### [PROBLEM TO SOLVE]
May I have the line containing "resized for setup | 7 | 212" and every line after it through the end of the data, repeated exactly and with no other lines?
☆ ☆ ☆
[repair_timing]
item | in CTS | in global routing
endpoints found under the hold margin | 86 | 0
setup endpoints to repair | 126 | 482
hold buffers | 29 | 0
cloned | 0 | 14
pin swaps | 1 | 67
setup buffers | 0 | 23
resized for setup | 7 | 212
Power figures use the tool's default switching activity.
☆ ☆ ☆
### [SOLUTION]
resized for setup | 7 | 212
Power figures use the tool's default switching activity.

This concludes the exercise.